GOAL OF THE EXERCISE. Take the lines from the beginning of the data below through the line holding "constant was negative" and return exactly those.

[Collected data]
= Beginning of Section =
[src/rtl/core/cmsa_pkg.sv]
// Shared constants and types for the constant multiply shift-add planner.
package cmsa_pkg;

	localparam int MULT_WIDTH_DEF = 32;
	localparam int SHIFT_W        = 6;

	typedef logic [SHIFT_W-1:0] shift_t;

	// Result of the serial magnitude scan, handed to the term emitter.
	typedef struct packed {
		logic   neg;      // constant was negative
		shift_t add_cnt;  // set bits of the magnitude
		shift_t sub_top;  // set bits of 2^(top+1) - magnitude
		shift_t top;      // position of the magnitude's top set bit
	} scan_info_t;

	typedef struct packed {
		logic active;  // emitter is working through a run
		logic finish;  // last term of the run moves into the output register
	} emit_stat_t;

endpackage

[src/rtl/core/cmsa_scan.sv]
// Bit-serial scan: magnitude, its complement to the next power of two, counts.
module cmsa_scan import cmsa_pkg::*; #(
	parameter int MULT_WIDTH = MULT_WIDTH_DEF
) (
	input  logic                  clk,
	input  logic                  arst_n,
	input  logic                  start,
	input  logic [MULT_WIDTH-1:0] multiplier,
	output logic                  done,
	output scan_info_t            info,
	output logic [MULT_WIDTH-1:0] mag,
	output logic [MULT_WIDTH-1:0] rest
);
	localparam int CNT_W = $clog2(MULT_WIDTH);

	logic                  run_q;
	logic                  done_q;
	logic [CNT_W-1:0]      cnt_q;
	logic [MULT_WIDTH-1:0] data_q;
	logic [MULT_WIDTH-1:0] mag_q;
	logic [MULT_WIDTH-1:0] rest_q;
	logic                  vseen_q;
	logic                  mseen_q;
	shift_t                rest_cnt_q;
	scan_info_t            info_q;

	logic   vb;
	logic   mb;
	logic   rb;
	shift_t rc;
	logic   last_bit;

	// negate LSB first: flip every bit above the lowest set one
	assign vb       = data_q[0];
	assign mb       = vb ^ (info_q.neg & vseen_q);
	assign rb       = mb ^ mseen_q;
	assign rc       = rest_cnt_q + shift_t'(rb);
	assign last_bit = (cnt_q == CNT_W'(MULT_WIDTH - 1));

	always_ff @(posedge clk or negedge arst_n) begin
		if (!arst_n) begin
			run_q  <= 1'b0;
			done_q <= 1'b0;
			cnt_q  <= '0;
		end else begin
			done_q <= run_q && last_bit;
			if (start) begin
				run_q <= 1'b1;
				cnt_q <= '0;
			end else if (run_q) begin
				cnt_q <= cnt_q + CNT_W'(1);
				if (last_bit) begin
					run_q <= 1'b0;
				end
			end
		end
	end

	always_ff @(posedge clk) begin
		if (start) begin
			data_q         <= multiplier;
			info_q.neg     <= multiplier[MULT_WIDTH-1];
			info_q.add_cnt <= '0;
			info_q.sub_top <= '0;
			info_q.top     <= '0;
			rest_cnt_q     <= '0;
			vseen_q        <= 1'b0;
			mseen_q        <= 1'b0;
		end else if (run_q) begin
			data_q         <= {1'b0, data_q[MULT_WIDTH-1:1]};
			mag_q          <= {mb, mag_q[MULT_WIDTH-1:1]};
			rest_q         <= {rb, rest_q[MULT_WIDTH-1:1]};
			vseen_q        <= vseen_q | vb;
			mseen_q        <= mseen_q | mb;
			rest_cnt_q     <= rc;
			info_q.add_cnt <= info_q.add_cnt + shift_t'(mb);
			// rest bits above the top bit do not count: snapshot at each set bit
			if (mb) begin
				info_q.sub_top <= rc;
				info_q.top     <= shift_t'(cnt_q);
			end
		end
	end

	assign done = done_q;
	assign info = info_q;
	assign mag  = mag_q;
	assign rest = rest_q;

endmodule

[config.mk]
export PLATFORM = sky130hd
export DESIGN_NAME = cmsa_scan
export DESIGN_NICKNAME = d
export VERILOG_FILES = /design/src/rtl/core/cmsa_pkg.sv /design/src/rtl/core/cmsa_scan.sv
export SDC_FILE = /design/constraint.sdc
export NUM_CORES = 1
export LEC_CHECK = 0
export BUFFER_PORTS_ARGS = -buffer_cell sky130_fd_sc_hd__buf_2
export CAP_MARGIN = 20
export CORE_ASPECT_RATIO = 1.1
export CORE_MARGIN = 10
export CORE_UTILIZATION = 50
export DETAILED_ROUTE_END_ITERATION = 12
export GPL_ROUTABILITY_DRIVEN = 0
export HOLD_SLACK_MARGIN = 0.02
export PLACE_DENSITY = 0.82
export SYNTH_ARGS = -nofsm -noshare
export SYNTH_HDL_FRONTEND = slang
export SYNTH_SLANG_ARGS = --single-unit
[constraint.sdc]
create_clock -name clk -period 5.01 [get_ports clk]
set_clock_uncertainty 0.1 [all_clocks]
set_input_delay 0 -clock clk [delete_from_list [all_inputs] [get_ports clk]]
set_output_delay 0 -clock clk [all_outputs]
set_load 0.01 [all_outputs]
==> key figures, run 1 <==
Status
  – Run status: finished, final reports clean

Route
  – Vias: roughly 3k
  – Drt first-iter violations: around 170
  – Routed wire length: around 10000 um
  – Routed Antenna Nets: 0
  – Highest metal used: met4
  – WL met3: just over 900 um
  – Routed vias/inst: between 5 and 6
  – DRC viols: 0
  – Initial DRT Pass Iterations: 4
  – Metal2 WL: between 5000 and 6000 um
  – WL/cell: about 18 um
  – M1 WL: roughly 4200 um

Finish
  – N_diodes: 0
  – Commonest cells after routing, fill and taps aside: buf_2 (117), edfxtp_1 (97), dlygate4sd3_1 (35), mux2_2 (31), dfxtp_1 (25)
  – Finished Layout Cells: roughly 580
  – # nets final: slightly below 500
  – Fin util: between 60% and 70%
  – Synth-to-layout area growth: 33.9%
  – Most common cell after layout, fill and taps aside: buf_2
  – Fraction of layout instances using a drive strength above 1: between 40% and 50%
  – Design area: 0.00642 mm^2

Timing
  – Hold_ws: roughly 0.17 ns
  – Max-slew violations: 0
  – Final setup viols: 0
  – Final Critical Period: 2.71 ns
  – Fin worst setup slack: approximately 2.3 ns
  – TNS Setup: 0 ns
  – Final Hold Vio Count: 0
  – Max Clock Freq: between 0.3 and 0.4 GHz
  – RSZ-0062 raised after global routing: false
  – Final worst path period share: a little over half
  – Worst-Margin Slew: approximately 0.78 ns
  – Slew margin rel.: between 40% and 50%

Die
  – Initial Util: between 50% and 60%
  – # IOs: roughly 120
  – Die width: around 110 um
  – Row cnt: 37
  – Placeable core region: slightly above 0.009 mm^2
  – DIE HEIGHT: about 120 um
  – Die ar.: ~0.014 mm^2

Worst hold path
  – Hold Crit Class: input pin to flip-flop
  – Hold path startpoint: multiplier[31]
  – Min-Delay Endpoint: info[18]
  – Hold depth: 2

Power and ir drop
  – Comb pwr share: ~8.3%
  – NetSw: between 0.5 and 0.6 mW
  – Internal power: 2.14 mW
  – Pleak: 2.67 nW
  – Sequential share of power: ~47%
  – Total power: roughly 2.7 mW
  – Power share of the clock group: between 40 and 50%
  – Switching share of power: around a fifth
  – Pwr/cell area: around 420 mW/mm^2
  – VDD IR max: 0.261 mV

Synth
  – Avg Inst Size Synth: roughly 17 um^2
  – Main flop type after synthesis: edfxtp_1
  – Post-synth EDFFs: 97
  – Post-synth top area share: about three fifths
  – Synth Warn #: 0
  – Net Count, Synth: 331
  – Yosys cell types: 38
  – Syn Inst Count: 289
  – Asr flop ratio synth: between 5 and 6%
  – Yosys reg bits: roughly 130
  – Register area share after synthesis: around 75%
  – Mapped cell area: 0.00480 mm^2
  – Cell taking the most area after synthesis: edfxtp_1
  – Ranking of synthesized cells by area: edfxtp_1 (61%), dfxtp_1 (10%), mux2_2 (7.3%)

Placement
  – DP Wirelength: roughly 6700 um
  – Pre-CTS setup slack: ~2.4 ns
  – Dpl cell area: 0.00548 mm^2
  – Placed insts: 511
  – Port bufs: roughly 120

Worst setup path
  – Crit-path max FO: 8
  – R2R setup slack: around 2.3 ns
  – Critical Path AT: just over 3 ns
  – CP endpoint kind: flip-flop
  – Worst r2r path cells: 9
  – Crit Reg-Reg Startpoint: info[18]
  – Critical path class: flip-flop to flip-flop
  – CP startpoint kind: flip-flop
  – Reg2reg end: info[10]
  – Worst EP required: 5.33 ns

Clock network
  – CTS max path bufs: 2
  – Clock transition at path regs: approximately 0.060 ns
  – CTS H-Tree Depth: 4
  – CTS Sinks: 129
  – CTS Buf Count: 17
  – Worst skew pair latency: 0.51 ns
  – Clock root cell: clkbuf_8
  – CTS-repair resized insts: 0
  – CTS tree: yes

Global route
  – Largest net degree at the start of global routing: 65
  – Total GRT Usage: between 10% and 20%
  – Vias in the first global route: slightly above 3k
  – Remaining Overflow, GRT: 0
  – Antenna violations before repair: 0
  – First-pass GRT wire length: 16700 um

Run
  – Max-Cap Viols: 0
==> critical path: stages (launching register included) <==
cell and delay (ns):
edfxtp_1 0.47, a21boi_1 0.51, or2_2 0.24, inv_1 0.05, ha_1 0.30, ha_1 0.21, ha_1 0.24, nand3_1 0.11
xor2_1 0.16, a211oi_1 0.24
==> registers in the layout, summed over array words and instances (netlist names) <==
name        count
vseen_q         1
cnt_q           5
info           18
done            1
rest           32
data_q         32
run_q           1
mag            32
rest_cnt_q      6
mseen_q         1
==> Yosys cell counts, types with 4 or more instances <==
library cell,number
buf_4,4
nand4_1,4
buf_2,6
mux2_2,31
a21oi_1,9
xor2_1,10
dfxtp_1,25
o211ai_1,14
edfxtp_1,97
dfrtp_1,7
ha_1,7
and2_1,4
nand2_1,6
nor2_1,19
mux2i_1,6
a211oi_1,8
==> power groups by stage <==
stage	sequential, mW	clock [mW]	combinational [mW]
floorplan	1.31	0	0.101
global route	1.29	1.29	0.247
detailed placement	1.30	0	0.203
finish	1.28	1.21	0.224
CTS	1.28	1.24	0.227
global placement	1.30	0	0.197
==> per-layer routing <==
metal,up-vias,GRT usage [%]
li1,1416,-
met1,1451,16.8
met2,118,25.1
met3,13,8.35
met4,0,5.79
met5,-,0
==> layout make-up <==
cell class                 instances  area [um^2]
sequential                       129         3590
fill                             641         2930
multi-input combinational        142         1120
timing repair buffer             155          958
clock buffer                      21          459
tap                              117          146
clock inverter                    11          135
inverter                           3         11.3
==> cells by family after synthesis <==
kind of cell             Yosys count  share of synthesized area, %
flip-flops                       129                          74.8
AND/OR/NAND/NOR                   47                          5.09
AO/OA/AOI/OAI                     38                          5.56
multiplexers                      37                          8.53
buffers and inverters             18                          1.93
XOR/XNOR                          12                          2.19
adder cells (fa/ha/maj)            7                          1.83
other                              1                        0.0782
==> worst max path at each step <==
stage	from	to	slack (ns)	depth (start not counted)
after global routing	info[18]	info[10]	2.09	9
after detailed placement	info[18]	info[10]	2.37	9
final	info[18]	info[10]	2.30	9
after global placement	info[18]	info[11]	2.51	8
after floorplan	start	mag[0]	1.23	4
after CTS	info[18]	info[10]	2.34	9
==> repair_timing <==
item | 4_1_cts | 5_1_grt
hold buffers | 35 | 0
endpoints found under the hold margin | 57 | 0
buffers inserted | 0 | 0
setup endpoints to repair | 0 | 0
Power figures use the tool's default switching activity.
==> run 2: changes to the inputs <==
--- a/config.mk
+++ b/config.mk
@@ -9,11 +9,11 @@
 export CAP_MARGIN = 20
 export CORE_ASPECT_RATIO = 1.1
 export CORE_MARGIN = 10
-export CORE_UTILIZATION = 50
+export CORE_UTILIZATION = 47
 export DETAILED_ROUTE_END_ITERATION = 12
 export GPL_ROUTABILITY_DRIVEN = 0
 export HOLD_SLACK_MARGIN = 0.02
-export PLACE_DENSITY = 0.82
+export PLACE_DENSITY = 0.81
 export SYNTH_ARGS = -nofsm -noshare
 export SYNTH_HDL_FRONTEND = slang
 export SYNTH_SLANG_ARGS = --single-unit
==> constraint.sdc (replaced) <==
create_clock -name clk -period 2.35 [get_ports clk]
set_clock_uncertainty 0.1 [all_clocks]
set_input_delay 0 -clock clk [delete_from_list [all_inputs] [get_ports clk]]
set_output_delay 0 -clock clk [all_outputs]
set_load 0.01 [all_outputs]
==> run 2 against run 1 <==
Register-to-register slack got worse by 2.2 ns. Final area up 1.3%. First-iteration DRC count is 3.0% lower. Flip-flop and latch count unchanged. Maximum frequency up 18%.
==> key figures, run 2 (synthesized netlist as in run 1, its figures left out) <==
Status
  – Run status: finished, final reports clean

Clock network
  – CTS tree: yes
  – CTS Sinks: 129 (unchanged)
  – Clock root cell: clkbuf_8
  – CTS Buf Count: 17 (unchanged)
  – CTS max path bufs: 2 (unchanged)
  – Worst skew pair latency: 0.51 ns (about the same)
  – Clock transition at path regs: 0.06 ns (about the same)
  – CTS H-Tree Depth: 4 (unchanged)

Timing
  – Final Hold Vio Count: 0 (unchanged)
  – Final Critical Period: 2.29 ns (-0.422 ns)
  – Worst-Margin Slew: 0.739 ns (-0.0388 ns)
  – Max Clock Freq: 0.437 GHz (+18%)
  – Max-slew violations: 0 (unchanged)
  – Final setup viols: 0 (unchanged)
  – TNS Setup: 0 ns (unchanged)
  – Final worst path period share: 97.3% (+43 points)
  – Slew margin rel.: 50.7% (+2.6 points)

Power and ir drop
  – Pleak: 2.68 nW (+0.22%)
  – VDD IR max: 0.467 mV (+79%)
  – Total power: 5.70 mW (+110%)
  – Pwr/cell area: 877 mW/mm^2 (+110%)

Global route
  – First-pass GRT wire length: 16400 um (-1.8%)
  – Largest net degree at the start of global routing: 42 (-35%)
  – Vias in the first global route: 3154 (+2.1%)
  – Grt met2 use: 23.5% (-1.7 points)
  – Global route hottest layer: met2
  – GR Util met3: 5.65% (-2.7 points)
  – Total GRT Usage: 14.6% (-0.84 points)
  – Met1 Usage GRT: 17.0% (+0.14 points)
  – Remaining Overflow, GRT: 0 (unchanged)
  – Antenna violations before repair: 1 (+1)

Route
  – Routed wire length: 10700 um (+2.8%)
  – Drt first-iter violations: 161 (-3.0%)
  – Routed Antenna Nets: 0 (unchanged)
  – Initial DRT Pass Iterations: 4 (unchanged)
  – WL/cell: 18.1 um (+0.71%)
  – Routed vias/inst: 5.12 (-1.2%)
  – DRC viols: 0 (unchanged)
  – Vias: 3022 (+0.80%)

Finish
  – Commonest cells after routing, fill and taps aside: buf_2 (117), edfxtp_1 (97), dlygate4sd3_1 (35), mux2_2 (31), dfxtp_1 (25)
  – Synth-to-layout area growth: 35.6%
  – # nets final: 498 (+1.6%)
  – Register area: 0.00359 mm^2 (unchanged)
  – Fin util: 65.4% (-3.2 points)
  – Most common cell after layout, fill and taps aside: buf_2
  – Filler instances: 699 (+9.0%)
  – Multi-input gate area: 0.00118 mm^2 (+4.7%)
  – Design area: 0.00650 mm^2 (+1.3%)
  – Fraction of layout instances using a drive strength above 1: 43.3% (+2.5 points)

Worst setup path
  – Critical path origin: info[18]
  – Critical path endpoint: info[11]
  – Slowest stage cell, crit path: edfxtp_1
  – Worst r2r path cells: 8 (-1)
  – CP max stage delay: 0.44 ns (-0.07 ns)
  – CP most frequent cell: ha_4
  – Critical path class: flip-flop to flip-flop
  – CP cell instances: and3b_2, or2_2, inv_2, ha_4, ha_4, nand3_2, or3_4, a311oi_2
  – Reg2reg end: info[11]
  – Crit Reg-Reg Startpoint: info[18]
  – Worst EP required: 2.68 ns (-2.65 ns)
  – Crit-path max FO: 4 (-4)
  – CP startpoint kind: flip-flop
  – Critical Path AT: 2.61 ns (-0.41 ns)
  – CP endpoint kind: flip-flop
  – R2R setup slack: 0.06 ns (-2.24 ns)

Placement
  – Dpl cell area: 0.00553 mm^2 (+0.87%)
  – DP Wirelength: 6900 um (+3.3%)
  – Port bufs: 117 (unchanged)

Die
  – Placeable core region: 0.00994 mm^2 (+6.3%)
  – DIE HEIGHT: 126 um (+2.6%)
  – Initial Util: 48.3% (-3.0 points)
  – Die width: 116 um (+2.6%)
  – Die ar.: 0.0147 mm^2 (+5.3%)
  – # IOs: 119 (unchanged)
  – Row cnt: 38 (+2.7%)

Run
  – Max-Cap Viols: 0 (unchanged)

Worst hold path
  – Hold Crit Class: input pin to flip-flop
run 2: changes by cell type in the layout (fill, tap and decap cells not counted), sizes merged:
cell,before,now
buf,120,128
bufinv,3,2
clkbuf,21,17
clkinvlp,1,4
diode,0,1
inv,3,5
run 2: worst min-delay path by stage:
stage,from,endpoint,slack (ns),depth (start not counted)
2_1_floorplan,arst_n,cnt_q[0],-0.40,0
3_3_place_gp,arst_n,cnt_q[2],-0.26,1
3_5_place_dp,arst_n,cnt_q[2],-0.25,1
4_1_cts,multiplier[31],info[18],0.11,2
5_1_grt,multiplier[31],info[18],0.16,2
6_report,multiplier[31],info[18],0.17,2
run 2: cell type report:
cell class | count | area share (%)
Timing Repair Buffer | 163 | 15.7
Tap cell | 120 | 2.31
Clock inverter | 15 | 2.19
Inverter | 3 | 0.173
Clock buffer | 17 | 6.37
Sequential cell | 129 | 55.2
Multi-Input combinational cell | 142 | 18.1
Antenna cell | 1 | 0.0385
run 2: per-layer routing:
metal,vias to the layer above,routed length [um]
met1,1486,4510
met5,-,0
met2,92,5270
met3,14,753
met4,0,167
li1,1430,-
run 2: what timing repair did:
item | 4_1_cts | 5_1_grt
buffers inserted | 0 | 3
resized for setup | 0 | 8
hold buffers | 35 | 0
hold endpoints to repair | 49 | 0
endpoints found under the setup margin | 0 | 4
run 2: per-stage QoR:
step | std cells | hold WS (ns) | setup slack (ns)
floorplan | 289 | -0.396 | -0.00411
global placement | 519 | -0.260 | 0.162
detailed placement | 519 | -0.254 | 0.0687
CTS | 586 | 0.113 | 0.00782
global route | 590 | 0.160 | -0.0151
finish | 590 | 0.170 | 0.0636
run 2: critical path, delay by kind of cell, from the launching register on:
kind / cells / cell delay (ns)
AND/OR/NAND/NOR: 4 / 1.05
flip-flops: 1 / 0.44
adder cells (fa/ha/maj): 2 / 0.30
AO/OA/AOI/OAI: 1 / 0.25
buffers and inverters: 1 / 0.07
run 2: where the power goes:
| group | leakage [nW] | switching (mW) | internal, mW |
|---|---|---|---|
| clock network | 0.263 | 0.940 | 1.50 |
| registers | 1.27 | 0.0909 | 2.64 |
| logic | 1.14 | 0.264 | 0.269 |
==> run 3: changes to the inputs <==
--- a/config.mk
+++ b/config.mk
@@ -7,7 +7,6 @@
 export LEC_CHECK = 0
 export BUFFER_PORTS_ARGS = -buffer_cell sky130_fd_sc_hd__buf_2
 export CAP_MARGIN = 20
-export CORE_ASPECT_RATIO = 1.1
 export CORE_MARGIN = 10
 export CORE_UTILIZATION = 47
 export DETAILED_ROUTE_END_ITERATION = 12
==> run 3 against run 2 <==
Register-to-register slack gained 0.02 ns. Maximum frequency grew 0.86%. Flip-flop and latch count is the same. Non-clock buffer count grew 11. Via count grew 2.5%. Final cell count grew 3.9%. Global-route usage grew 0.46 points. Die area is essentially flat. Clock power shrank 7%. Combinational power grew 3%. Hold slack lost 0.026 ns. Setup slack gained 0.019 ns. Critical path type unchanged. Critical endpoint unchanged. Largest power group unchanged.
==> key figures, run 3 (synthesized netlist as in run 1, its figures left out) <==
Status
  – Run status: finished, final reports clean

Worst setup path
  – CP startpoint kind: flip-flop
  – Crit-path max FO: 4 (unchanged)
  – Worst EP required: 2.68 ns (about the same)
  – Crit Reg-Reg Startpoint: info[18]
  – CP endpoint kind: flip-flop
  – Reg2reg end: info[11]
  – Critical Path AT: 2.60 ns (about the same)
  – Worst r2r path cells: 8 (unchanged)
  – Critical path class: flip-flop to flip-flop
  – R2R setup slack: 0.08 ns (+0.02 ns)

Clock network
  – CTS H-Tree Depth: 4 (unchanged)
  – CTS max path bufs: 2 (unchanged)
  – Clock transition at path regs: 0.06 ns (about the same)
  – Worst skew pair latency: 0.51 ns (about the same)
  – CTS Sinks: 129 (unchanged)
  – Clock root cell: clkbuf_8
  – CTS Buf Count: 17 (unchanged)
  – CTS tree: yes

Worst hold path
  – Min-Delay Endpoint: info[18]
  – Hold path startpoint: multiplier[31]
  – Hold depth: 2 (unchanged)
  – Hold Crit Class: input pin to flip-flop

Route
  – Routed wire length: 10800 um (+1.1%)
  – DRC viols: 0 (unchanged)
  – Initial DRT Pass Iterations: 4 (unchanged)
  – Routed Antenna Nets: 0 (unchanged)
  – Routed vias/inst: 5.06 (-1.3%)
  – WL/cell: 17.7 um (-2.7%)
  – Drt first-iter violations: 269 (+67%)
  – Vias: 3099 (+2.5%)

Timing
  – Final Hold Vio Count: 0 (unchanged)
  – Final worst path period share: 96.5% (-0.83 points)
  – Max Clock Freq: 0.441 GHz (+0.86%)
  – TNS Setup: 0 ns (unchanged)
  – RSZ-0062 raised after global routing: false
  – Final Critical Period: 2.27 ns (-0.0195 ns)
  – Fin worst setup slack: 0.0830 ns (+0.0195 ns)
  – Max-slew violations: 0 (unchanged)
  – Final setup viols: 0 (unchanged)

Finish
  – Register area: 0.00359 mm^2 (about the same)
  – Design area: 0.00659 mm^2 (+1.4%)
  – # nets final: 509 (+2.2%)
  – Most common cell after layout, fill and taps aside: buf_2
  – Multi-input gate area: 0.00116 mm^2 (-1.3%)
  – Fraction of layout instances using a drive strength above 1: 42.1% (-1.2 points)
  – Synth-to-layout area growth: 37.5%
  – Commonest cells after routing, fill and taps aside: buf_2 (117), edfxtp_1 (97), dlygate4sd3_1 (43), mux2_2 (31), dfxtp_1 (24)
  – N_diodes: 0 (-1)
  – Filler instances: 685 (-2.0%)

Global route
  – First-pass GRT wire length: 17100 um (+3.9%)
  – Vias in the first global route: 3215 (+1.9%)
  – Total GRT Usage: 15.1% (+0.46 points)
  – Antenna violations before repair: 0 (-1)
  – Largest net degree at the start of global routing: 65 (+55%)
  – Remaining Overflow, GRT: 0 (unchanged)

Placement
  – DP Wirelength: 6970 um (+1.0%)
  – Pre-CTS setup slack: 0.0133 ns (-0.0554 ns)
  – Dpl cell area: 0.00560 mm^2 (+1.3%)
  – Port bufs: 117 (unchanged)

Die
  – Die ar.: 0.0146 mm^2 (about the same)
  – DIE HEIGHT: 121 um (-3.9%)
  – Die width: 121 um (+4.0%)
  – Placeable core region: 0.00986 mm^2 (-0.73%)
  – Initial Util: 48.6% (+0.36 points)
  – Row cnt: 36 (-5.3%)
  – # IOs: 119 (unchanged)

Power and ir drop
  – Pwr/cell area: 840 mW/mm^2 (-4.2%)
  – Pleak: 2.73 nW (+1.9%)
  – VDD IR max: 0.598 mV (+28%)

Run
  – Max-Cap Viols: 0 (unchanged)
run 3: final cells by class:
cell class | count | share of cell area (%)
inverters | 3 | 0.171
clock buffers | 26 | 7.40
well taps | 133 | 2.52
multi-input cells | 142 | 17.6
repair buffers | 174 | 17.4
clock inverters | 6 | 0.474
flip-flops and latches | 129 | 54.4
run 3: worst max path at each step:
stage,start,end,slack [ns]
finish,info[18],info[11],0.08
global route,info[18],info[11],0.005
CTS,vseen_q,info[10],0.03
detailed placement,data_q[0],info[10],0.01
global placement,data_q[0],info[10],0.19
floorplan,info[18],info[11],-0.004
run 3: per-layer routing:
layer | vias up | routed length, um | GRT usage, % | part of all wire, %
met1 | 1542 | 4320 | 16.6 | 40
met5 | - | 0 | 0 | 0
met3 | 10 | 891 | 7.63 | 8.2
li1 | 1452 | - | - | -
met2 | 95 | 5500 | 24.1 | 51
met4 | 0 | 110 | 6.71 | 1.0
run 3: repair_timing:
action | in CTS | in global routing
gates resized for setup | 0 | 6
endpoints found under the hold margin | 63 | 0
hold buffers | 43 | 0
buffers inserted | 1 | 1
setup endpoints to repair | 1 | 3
= End of Section =
SOLUTION TO THE PROBLEM.
[src/rtl/core/cmsa_pkg.sv]
// Shared constants and types for the constant multiply shift-add planner.
package cmsa_pkg;

	localparam int MULT_WIDTH_DEF = 32;
	localparam int SHIFT_W        = 6;

	typedef logic [SHIFT_W-1:0] shift_t;

	// Result of the serial magnitude scan, handed to the term emitter.
	typedef struct packed {
		logic   neg;      // constant was negative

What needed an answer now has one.